Even though Unilever is putting minimal support behind its entry, multiple retailers in the Midwest, where the salad-dressing extension to Imperial margarine is being introduced, said Kraft is already on the defensive and has increased spending significantly. Kraft-likely driven by weak sales in a variety of categories due to price undercutting-has hiked its TV media extensively, according to one area retail buying executive, and offered promotional dollars in order to reduce price points for Miracle Whip in preparation for Labor Day.

At least initially, plans for Imperial Whip call only for a newspaper insert with a high-value coupon in October and another later in the year, as well as some cross-promotions with the Imperial margarine brand, according to the buyers.

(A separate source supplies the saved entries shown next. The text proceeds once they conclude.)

Background: an optimization exercise with open tools, aiming at small area, a short achievable clock period and few clock cycles per item. Do not read the settings as production practice.
Only simulation tests tie the RTL to the original design; equivalence was not proved.
No activity file was given, so power comes from the tool's default toggle rates.

==> flow/design.v <==
module chi_md5 (
    input  wire         clk,
    input  wire         rst,           
    input  wire         in_valid,
    output wire         in_ready,
    input  wire         in_first,
    input  wire [511:0] in_block,      
    output reg          out_valid,
    output wire [127:0] out_digest     
);
    localparam [31:0] IV_A = 32'h67452301;
    localparam [31:0] IV_B = 32'hefcdab89;
    localparam [31:0] IV_C = 32'h98badcfe;
    localparam [31:0] IV_D = 32'h10325476;
    localparam [2047:0] K_TAB = {
        32'heb86d391, 32'h2ad7d2bb, 32'hbd3af235, 32'hf7537e82,
        32'h4e0811a1, 32'ha3014314, 32'hfe2ce6e0, 32'h6fa87e4f,
        32'h85845dd1, 32'hffeff47d, 32'h8f0ccc92, 32'h655b59c3,
        32'hfc93a039, 32'hab9423a7, 32'h432aff97, 32'hf4292244,
        32'hc4ac5665, 32'h1fa27cf8, 32'he6db99e5, 32'hd9d4d039,
        32'h04881d05, 32'hd4ef3085, 32'heaa127fa, 32'h289b7ec6,
        32'hbebfbc70, 32'hf6bb4b60, 32'h4bdecfa9, 32'ha4beea44,
        32'hfde5380c, 32'h6d9d6122, 32'h8771f681, 32'hfffa3942,
        32'h8d2a4c8a, 32'h676f02d9, 32'hfcefa3f8, 32'ha9e3e905,
        32'h455a14ed, 32'hf4d50d87, 32'hc33707d6, 32'h21e1cde6,
        32'he7d3fbc8, 32'hd8a1e681, 32'h02441453, 32'hd62f105d,
        32'he9b6c7aa, 32'h265e5a51, 32'hc040b340, 32'hf61e2562,
        32'h49b40821, 32'ha679438e, 32'hfd987193, 32'h6b901122,
        32'h895cd7be, 32'hffff5bb1, 32'h8b44f7af, 32'h698098d8,
        32'hfd469501, 32'ha8304613, 32'h4787c62a, 32'hf57c0faf,
        32'hc1bdceee, 32'h242070db, 32'he8c7b756, 32'hd76aa478
    };
    localparam [31:0] RI_TAB = 32'h56e801bf;
    localparam [255:0] G_TAB = 256'h92b4d6f81a3c5e702fc9630da741eb85c72d83e94fa50b61fedcba9876543210;
    reg  [31:0] b, c, d;           
    reg  [31:0] fu, fv;            
    reg  [31:0] q0, q1, q2, q3;    
    reg  [31:0] t;                 
    reg  [31:0] mw;                
    reg  [5:0]  cnt;               
    reg  [1:0]  ri;                
    reg  [1:0]  rv;                
    reg         run;               
    reg         fin;               
    reg         pend;              
    reg         fst;               
    reg         fcur;              
    reg         ivc;               
    assign out_digest = {q1, q2, q3, q0};
    assign in_ready   = run && (cnt == 6'd62);   
    wire start = pend && !run;                   
    wire [5:0] cnt_nx = run ? ((cnt == 6'd0) ? 6'd0 : cnt + 6'd1) : (start ? 6'd1 : cnt);
    reg  [3:0] gn;                                 
    wire [3:0] g = run ? ((cnt == 6'd0) ? 4'd0 : gn) : {3'b000, start};
    wire [5:0] cnt_nx1 = cnt_nx + 6'd1;
    wire [31:0] kval  = K_TAB[{cnt, 5'b00000} +: 32];
    wire [31:0] mw_nx = in_block[{g, 5'b00000} +: 32];
    wire [31:0] asrc  = run ? d : (fst ? IV_A : (fin ? q1 : q0));
    wire [31:0] t_nx  = asrc + kval + mw;
    wire [31:0] f   = (b & fu) | (~b & fv);
    wire [31:0] sum = f + t;
    reg  [31:0] r1, r2;
    always @(*) begin
        case (ri)
            2'd0:    r1 = {sum[27:0], sum[31:28]};
            2'd1:    r1 = {sum[26:0], sum[31:27]};
            2'd2:    r1 = {sum[25:0], sum[31:26]};
            default: r1 = {sum[24:0], sum[31:25]};
        endcase
        case (rv)
            2'd0:    r2 = r1;
            2'd1:    r2 = {r1[26:0], r1[31:27]};
            2'd2:    r2 = {r1[21:0], r1[31:22]};
            default: r2 = {r1[15:0], r1[31:16]};
        endcase
    end
    wire [31:0] x = b + r2;
    wire        tail = fin || (run && (cnt == 6'd62 || cnt == 6'd63 || cnt == 6'd0));
    reg  [31:0] ivw;
    always @(*) begin
        casez ({fin, cnt[1:0]})
            3'b010:  ivw = IV_A;    
            3'b011:  ivw = IV_D;    
            3'b0??:  ivw = IV_C;    
            default: ivw = IV_B;    
        endcase
    end
    wire [31:0] hop  = fcur ? ivw : q0;
    wire [31:0] hsum = hop + b;
    wire        ld_iv = start && fst;
    wire [31:0] b_nx  = run ? x : (ld_iv ? IV_B : (fin ? hsum : q3));
    wire [31:0] c_nx  = run ? b : (ld_iv ? IV_C : (fin ? q3 : c));
    wire [31:0] d_nx  = run ? c : (ld_iv ? IV_D : (fin ? q2 : d));
    reg  [31:0] fu_nx, fv_nx;
    always @(*) begin
        case (cnt[5:4])
            2'd0:    begin fu_nx = c_nx;            fv_nx = d_nx;            end   
            2'd1:    begin fu_nx = c_nx | d_nx;     fv_nx = c_nx & ~d_nx;    end   
            2'd2:    begin fu_nx = ~(c_nx ^ d_nx);  fv_nx = c_nx ^ d_nx;     end   
            default: begin fu_nx = ~c_nx;           fv_nx = ~(c_nx ^ d_nx);  end   
        endcase
    end
    always @(posedge clk) begin
        ri   <= RI_TAB[{cnt[5:4], cnt[1:0], 1'b0} +: 2];
        rv   <= cnt[1:0];
        t    <= t_nx;
        cnt  <= rst ? 6'd0 : cnt_nx;
        mw   <= mw_nx;
        gn   <= G_TAB[{cnt_nx1, 2'b00} +: 4];
        c    <= c_nx;
        d    <= d_nx;
        fu   <= fu_nx;
        fv   <= fv_nx;
        if (tail) begin
            q0 <= q1;  q1 <= q2;  q2 <= q3;  q3 <= hsum;
        end
        b    <= b_nx;
        if (rst) begin
            run       <= 1'b0;
            fin       <= 1'b0;
            pend      <= 1'b0;
            out_valid <= 1'b0;
            ivc       <= 1'b1;
        end else begin
            out_valid <= fin;
            fin       <= run && (cnt == 6'd0);
            if (run) begin
                if (cnt == 6'd0) run <= 1'b0;
            end else if (start) begin
                run  <= 1'b1;
                pend <= 1'b0;
                fcur <= fst;
            end
            if (in_valid && !pend && (run ? (cnt == 6'd0) : !start)) begin
                pend <= 1'b1;
                fst  <= in_first || ivc;
                ivc  <= 1'b0;
            end
        end
    end
endmodule
Settings: LEC_CHECK=0, ABC_AREA=1, CAP_MARGIN=20, CORE_MARGIN=2, CORE_UTILIZATION=40, SLEW_MARGIN=20, TNS_END_PERCENT=5; clock period 13.0 ns.
standard.sh (not shown) runs the stock make flow with config.mk's settings and CLKGATE_MAP_FILE= SYNTH_SCRIPT=/design/flow/synth_recipe.tcl, a recipe that flattens the netlist after the stock synthesis.
==> flow/flow/run.sh <==
#!/bin/bash
set -euo pipefail
export BUFFER_PORTS_ARGS="-buffer_cell sky130_fd_sc_hd__buf_1"
export SETUP_SLACK_MARGIN=8.5
bash standard.sh > standard.log 2>&1
The baseline passed the timing, design-rule and antenna checks.
Testbench counts at the start, summed over its fixed seeds: cycles 219,066, blocks 3,370.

A Kraft spokeswoman declined to comment on its strategy other than to maintain that Kraft is not planning to increase ad spending on Miracle Whip this year. The company spent $2.3 million in measured media on the brand in 2002 and nothing from January through April, according to TNS Media Intelligence/CMR. Even so, sales for Miracle Whip grew 1.3% to $229 million in food, drug and mass outlets excluding Wal-Mart for the 52 weeks ended July 13, according to Information Resources Inc. Line extensions totaled another $71 million for the period.

minimal effort

According to the retail buyer, a Kraft salesman offered an eight-page presentation on how Imperial Whip was going to hurt retailers' private-label sales in the category. Kraft's plan is to increase promotional spending in those Midwest markets to cut prices down to two jars for $3, when normally even two for $4 is considered low. "Kraft thought Unilever would turn on the money right away, but they don't even have plans to give us display shippers," the executive said.

Unilever did not return calls for comment.

But its choice of the Imperial brand name for the Whip product, rather than Hellmann's, is considered odd, since Imperial is not one of the company's master brands. Moreover, sales of Imperial margarine, popular in certain Midwest and Western markets including Chicago, Detroit, St. Louis and Houston, fell 6.7% to a mere $64 million for the July 13 period, according to IRI.

Another retail executive said Unilever didn't want to introduce the Whip line under the Hellmann's name because it did not want to steal from its brand's mayonnaise business for the launch.

"It's almost like they want to stick a big toe in the water and are afraid to put their whole foot in," the retail executive said. Imperial Whip "is going to die a very quick death, I'm afraid."